*What to do*
The lines to be copied are those below that contain "window".

*Supplied material*
▶

**config.mk**
```make
export PLATFORM = sky130hd
export DESIGN_NAME = flash_len_ctrl
export DESIGN_NICKNAME = d
export VERILOG_FILES = /design/src/rtl/flen_pkg.sv /design/src/rtl/flen_len_reg.sv /design/src/rtl/flen_span.sv /design/src/rtl/flen_resolve.sv /design/src/rtl/flen_counter.sv /design/src/rtl/flash_len_ctrl.sv
export SDC_FILE = /design/constraint.sdc
export NUM_CORES = 1
export LEC_CHECK = 0
export BUFFER_PORTS_ARGS = -buffer_cell sky130_fd_sc_hd__buf_2
export CORE_MARGIN = 5
export CORE_UTILIZATION = 41
export CTS_CLUSTER_DIAMETER = 50
export CTS_CLUSTER_SIZE = 10
export DETAILED_ROUTE_END_ITERATION = 10
export GPL_ROUTABILITY_DRIVEN = 0
export SLEW_MARGIN = 25
export SYNTH_ARGS = -nofsm -noshare
export SYNTH_HDL_FRONTEND = slang
export SYNTH_SLANG_ARGS = --single-unit
export TNS_END_PERCENT = 50
```
**constraint.sdc**
```tcl
create_clock -name clk_i -period 2.44 [get_ports clk_i]
set_input_delay 0.122 -clock clk_i [delete_from_list [all_inputs] [get_ports clk_i]]
set_output_delay 0.122 -clock clk_i [all_outputs]
set_load 0.02 [all_outputs]
```
**src/rtl/flen_pkg.sv**
```systemverilog
package flen_pkg;
  typedef enum logic [1:0] {
    MODE_IND_WR = 2'b00,
    MODE_IND_RD = 2'b01,
    MODE_MMAP   = 2'b10,
    MODE_POLL   = 2'b11
  } xfer_mode_e;

  localparam int POLL_MAX_M1 = 3;  // polling phase carries at most 4 bytes
endpackage

```
**src/rtl/flen_len_reg.sv**
```systemverilog
module flen_len_reg #(
  parameter int LEN_W = 32
) (
  input  logic             clk_i,
  input  logic             rst_ni,
  input  logic             we_i,
  input  logic [LEN_W-1:0] wdata_i,
  input  logic             busy_i,
  output logic [LEN_W-1:0] len_o
);
  logic [LEN_W-1:0] len_q;

  always_ff @(posedge clk_i or negedge rst_ni) begin
    if (!rst_ni)              len_q <= '0;
    else if (we_i && !busy_i) len_q <= wdata_i;
  end

  assign len_o = len_q;

  assert_busy_hold_R2: assert property (@(posedge clk_i) disable iff (!rst_ni)
    busy_i |=> $stable(len_q));
  assert_idle_write_R2: assert property (@(posedge clk_i) disable iff (!rst_ni)
    (we_i && !busy_i) |=> (len_q == $past(wdata_i)));
endmodule

```
**src/rtl/flen_span.sv**
```systemverilog
// Bytes from start address to top of a 2^(size+1) window, minus one.
module flen_span #(
  parameter int LEN_W  = 32,
  parameter int SIZE_W = 5
) (
  input  logic [SIZE_W-1:0] size_i,
  input  logic [LEN_W-1:0]  addr_i,
  output logic [LEN_W-1:0]  span_o,
  output logic              endless_o
);
  logic [LEN_W-1:0] mask;

  for (genvar g = 0; g < LEN_W; g++) begin : g_mask
    assign mask[g] = (int'(size_i) >= g);
  end

  // window - (addr mod window) - 1 == ~addr within the window bits
  assign span_o    = mask & ~addr_i;
  assign endless_o = (int'(size_i) + 1 >= LEN_W);
endmodule

```
**src/rtl/flen_resolve.sv**
```systemverilog
module flen_resolve
  import flen_pkg::*;
#(
  parameter int LEN_W  = 32,
  parameter int SIZE_W = 5
) (
  input  logic [LEN_W-1:0]  len_i,
  input  xfer_mode_e        mode_i,
  input  logic [SIZE_W-1:0] size_i,
  input  logic [LEN_W-1:0]  addr_i,
  output logic [LEN_W-1:0]  load_o,
  output logic              free_run_o,
  output logic              clamp_o
);
  localparam logic [LEN_W-1:0] POLL_CAP = LEN_W'(POLL_MAX_M1);

  logic [LEN_W-1:0] span;
  logic             endless;
  logic             all_ones;

  flen_span #(.LEN_W(LEN_W), .SIZE_W(SIZE_W)) u_span (
    .size_i   (size_i),
    .addr_i   (addr_i),
    .span_o   (span),
    .endless_o(endless)
  );

  assign all_ones = &len_i;

  always_comb begin
    load_o     = len_i;
    free_run_o = 1'b0;
    clamp_o    = 1'b0;
    unique case (mode_i)
      MODE_MMAP: begin
        load_o     = '0;
        free_run_o = 1'b1;
      end
      MODE_POLL: begin
        if (len_i > POLL_CAP) begin
          load_o  = POLL_CAP;
          clamp_o = 1'b1;
        end
      end
      default: begin
        if (all_ones) begin
          load_o     = span;
          free_run_o = endless;
        end
      end
    endcase
  end

  always_comb begin
    if (mode_i == MODE_POLL) assert_poll_cap_R9: assert (load_o <= POLL_CAP);
  end
endmodule

```
**src/rtl/flen_counter.sv**
```systemverilog
module flen_counter #(
  parameter int LEN_W = 32
) (
  input  logic             clk_i,
  input  logic             rst_ni,
  input  logic             start_i,
  input  logic [LEN_W-1:0] load_i,
  input  logic             free_run_i,
  input  logic             byte_i,
  input  logic             abort_i,
  output logic             busy_o,
  output logic             done_o
);
  logic [LEN_W-1:0] cnt_q;
  logic             busy_q, done_q, free_q;
  logic             last;

  assign last = busy_q && byte_i && !free_q && (cnt_q == '0);

  always_ff @(posedge clk_i or negedge rst_ni) begin
    if (!rst_ni) begin
      cnt_q  <= '0;
      busy_q <= 1'b0;
      done_q <= 1'b0;
      free_q <= 1'b0;
    end else if (abort_i) begin
      cnt_q  <= '0;
      busy_q <= 1'b0;
      done_q <= 1'b0;
      free_q <= 1'b0;
    end else if (start_i && !busy_q) begin
      cnt_q  <= load_i;
      busy_q <= 1'b1;
      done_q <= 1'b0;
      free_q <= free_run_i;
    end else if (last) begin
      busy_q <= 1'b0;
      done_q <= 1'b1;
    end else begin
      done_q <= 1'b0;
      if (busy_q && byte_i && !free_q) cnt_q <= cnt_q - LEN_W'(1);
    end
  end

  assign busy_o = busy_q;
  assign done_o = done_q;

  assert_done_pulse_R4: assert property (@(posedge clk_i) disable iff (!rst_ni)
    done_q |=> !done_q);
  assert_done_idle_R3: assert property (@(posedge clk_i) disable iff (!rst_ni)
    done_q |-> !busy_q);
  assert_abort_clears_R10: assert property (@(posedge clk_i) disable iff (!rst_ni)
    abort_i |=> (!busy_q && !done_q));
  assert_free_runs_R7: assert property (@(posedge clk_i) disable iff (!rst_ni)
    (busy_q && free_q && !abort_i) |=> (busy_q && !done_q));
  assert_start_busy_R11: assert property (@(posedge clk_i) disable iff (!rst_ni)
    (busy_q && start_i && !byte_i && !abort_i) |=> (busy_q && $stable(cnt_q)));
  assert_idle_byte_R12: assert property (@(posedge clk_i) disable iff (!rst_ni)
    (!busy_q && byte_i && !start_i) |=> (!busy_q && !done_q));
endmodule

```
**src/rtl/flash_len_ctrl.sv**
```systemverilog
module flash_len_ctrl
  import flen_pkg::*;
#(
  parameter int LEN_W  = 32,
  parameter int SIZE_W = 5
) (
  input  logic              clk_i,
  input  logic              rst_ni,
  input  logic              len_we_i,
  input  logic [LEN_W-1:0]  len_wdata_i,
  output logic [LEN_W-1:0]  len_o,
  input  logic [1:0]        mode_i,
  input  logic [SIZE_W-1:0] size_i,
  input  logic [LEN_W-1:0]  start_addr_i,
  input  logic              start_i,
  input  logic              byte_i,
  input  logic              abort_i,
  output logic              busy_o,
  output logic              done_o,
  output logic              cfg_err_o
);
  xfer_mode_e       mode;
  logic [LEN_W-1:0] len_val;
  logic [LEN_W-1:0] load_val;
  logic             free_run, clamp, start_ok;
  logic             cfg_err_q;

  assign mode     = xfer_mode_e'(mode_i);
  assign start_ok = start_i && !busy_o && !abort_i;

  flen_len_reg #(.LEN_W(LEN_W)) u_len (
    .clk_i  (clk_i),
    .rst_ni (rst_ni),
    .we_i   (len_we_i),
    .wdata_i(len_wdata_i),
    .busy_i (busy_o),
    .len_o  (len_val)
  );

  flen_resolve #(.LEN_W(LEN_W), .SIZE_W(SIZE_W)) u_res (
    .len_i     (len_val),
    .mode_i    (mode),
    .size_i    (size_i),
    .addr_i    (start_addr_i),
    .load_o    (load_val),
    .free_run_o(free_run),
    .clamp_o   (clamp)
  );

  flen_counter #(.LEN_W(LEN_W)) u_cnt (
    .clk_i     (clk_i),
    .rst_ni    (rst_ni),
    .start_i   (start_i),
    .load_i    (load_val),
    .free_run_i(free_run),
    .byte_i    (byte_i),
    .abort_i   (abort_i),
    .busy_o    (busy_o),
    .done_o    (done_o)
  );

  always_ff @(posedge clk_i or negedge rst_ni) begin
    if (!rst_ni)                cfg_err_q <= 1'b0;
    else if (start_ok && clamp) cfg_err_q <= 1'b1;
  end

  assign len_o     = len_val;
  assign cfg_err_o = cfg_err_q;

  assert_err_sticky_R9: assert property (@(posedge clk_i) disable iff (!rst_ni)
    cfg_err_q |=> cfg_err_q);
  assert_poll_flag_R9: assert property (@(posedge clk_i) disable iff (!rst_ni)
    (start_ok && mode_i == 2'b11 && len_val > LEN_W'(POLL_MAX_M1)) |=> cfg_err_q);
  assert_poll_clean_R8: assert property (@(posedge clk_i) disable iff (!rst_ni)
    (!cfg_err_q && start_ok && mode_i == 2'b11 && len_val <= LEN_W'(POLL_MAX_M1))
      |=> !cfg_err_q);
endmodule

```
### src/rtl/snd_ctl_pkg.sv
package snd_ctl_pkg;
  localparam int unsigned BYTE_W   = 8;
  localparam int unsigned N_TONE   = 4;
  localparam int unsigned N_CHAN   = N_TONE + 1;
  localparam int unsigned SMP_BIT  = N_TONE;
  localparam int unsigned FRM_RBIT = 6;
  localparam int unsigned SMP_RBIT = 7;

  typedef struct packed {
    logic [N_TONE-1:0] len_clear;
    logic              stop;
    logic              restart;
  } strobe_t;
endpackage
File: src/rtl/tmr_pkg.sv
package tmr_pkg;
  localparam int ADDR_W = 5;

  localparam logic [ADDR_W-1:0] A_CTRL = 5'd0;
  localparam logic [ADDR_W-1:0] A_MODE = 5'd1;
  localparam logic [ADDR_W-1:0] A_PRE  = 5'd2;
  localparam logic [ADDR_W-1:0] A_TC   = 5'd3;
  localparam logic [ADDR_W-1:0] A_PC   = 5'd4;
  localparam logic [ADDR_W-1:0] A_MCTL = 5'd5;
  localparam logic [ADDR_W-1:0] A_CCTL = 5'd6;
  localparam logic [ADDR_W-1:0] A_EXT  = 5'd7;
  localparam logic [ADDR_W-1:0] A_PWM  = 5'd8;
  localparam logic [ADDR_W-1:0] A_IRQ  = 5'd9;
  localparam logic [ADDR_W-1:0] A_MR0  = 5'd16;
  localparam logic [ADDR_W-1:0] A_CR0  = 5'd24;

  localparam int ACT_LSB = 4;

  typedef enum logic [1:0] {
    ACT_NONE   = 2'd0,
    ACT_LOW    = 2'd1,
    ACT_HIGH   = 2'd2,
    ACT_TOGGLE = 2'd3
  } ext_act_e;

  typedef enum logic [1:0] {
    SRC_CLK  = 2'd0,
    SRC_RISE = 2'd1,
    SRC_FALL = 2'd2,
    SRC_BOTH = 2'd3
  } cnt_src_e;
endpackage

File: src/rtl/tmr_edge_sync.sv
module tmr_edge_sync #(
  parameter int STAGES = 2
) (
  input  logic clk,
  input  logic rst,
  input  logic din,
  output logic rise,
  output logic fall
);
  logic [STAGES-1:0] sync_q;
  logic              prev_q;

  always_ff @(posedge clk) begin
    if (rst) begin
      sync_q <= '0;
      prev_q <= 1'b0;
    end else begin
      sync_q <= {sync_q[STAGES-2:0], din};
      prev_q <= sync_q[STAGES-1];
    end
  end

  assign rise = sync_q[STAGES-1] & ~prev_q;
  assign fall = ~sync_q[STAGES-1] & prev_q;
endmodule

File: src/rtl/tmr_prescale.sv
module tmr_prescale #(
  parameter int W = 16
) (
  input  logic         clk,
  input  logic         rst,
  input  logic         en,
  input  logic         clr,
  input  logic [W-1:0] limit,
  output logic         tick,
  output logic [W-1:0] pc
);
  logic wrap;

  assign wrap = (pc >= limit);
  assign tick = en & wrap;

  always_ff @(posedge clk) begin
    if (rst || clr) begin
      pc <= '0;
    end else if (en) begin
      pc <= wrap ? '0 : pc + W'(1);
    end
  end
endmodule

File: src/rtl/tmr_match.sv
module tmr_match #(
  parameter int W = 16,
  parameter int N = 4
) (
  input  logic              tick,
  input  logic [W-1:0]      tc,
  input  logic [N-1:0][W-1:0] mr,
  output logic [N-1:0]      evt
);
  for (genvar i = 0; i < N; i++) begin : g_cmp
    assign evt[i] = tick && (tc == mr[i]);
  end
endmodule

◀

*Your solution*
// Bytes from start address to top of a 2^(size+1) window, minus one.
  // window - (addr mod window) - 1 == ~addr within the window bits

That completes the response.